How the Iran War Compares With Past Market Shocks, in Charts

Dow Jones03-27 11:46

The stakes couldn’t be higher for the oil market. 

As the Trump administration pursues peace talks with Iran while amassing additional troops nearby, traders warn that each day the conflict goes on will exacerbate the energy shock and thrust the global economy as well as stocks and bonds into further peril.

Here is how the rupture stacks up against past shocks.

Tanker traffic through the Strait of Hormuz, a chokepoint for roughly 20% of the 100 million barrel a day oil market, has slowed to a trickle. While Saudi Arabia has rerouted some supplies through existing pipelines to export terminals elsewhere, analysts including Rapidan Energy Group say 10 million or more barrels of petroleum a day remain throttled.

Threats to oil tankers and shut-ins at major production facilities could extend the impacts on both oil and natural gas far beyond the end of the conflict. Unlike in previous shocks, some of which lasted months or longer, Saudi Arabia and other major crude-oil exporters have a limited ability to step up spare production capacity while the strait is effectively closed.

Benchmark global oil futures have catapulted around 80% higher since the start of the year, even after reports of Washington’s negotiations with Iran sparked a steep selloff. The surge since drones and missiles started flying in recent weeks has been in line with the period after the start of the Gulf War in 1990. 

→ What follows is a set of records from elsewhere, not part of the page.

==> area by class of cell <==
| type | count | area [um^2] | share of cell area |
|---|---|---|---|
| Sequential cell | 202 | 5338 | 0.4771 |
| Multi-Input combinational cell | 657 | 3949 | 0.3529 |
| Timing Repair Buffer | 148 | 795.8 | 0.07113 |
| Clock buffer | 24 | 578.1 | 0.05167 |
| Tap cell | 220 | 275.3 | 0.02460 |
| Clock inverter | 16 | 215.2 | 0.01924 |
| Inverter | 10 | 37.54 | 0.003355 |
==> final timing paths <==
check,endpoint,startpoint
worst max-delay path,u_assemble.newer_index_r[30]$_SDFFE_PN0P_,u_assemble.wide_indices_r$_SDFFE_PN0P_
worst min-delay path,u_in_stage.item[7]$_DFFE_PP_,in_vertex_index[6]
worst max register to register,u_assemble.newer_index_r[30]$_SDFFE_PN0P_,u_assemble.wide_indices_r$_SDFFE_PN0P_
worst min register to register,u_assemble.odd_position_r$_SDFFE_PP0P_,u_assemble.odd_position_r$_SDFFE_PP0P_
`config.mk`:
```
export PLATFORM = sky130hd
export DESIGN_NAME = utf8_ascii_transcoder_unit
export DESIGN_NICKNAME = d
export VERILOG_FILES = /design/src/hdl/u2a_pkg.sv /design/src/hdl/u2a_front.sv /design/src/hdl/u2a_queue.sv /design/src/hdl/u2a_back.sv /design/src/hdl/utf8_ascii_transcoder_unit.sv
export VERILOG_INCLUDE_DIRS = /design/src /design/src/hdl
export SDC_FILE = /design/constraint.sdc
export NUM_CORES = 1
export LEC_CHECK = 0
export BUFFER_PORTS_ARGS = -buffer_cell sky130_fd_sc_hd__buf_2
export CORE_MARGIN = 3
export CORE_UTILIZATION = 40
export CTS_BUF_LIST = sky130_fd_sc_hd__clkbuf_16
export CTS_CLUSTER_DIAMETER = 50
export CTS_CLUSTER_SIZE = 14
export DETAILED_ROUTE_END_ITERATION = 12
export GPL_TIMING_DRIVEN = 0
export PLACE_DENSITY_LB_ADDON = 0.1
export SYNTH_ARGS = -nofsm -noshare
export SYNTH_HDL_FRONTEND = slang
export SYNTH_SLANG_ARGS = --single-unit
```
`constraint.sdc`:
```
create_clock -name clk -period 6.6 [get_ports clk]
set_input_delay 0.66 -clock clk [delete_from_list [all_inputs] [get_ports clk]]
set_output_delay 0.66 -clock clk [all_outputs]
set_load 0.05 [all_outputs]
```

Oil prices were much higher before Russia’s full-scale invasion of Ukraine in 2022, when the global economy was snapping back from the pandemic. Although much of the expected disruption to crude supplies that year never materialized, prices remained elevated for months.

While the market selloff seems steep, it is on par with reactions to past geopolitical shocks. The S&P 500 had retreated before the current war owing to fears that artificial intelligence could upend software, financial services and more. Investors say rich valuations in the U.S. stock market have exacerbated some of the volatility since then

By this point after Russia’s full-scale invasion of Ukraine, the broad index was roughly level from when the conflict began. But the shock exacerbated inflation, which ultimately dinged earnings, boosted borrowing costs and led the index to pull back 21% in the first half of 2022.

Before Russia’s full-scale invasion of Ukraine in 2022, yields were low while the Federal Reserve tried to jump-start the economy following the pandemic. This time around, an unclear outlook for interest rates meant yields were already elevated. They have since climbed to some of their highest levels since July.

The benchmark 10-year Treasury yield rose faster after Iraq’s 1990 invasion of Kuwait, when the U.S. was far more energy-dependent. 

The U.S. pledged to contribute a huge share—some 172 million barrels of oil—to the largest-ever release of crude reserves by members of the International Energy Agency. That drawdown of oil held in a network of salt caverns near the U.S. Gulf Coast would be slightly smaller than the emergency release authorized by President Joe Biden in 2022 during the war in Ukraine.

Both releases are large by historical standards, a sign of how Washington has become more aggressive in its use of strategic stockpiles to respond to price shocks or prepare for economic threats.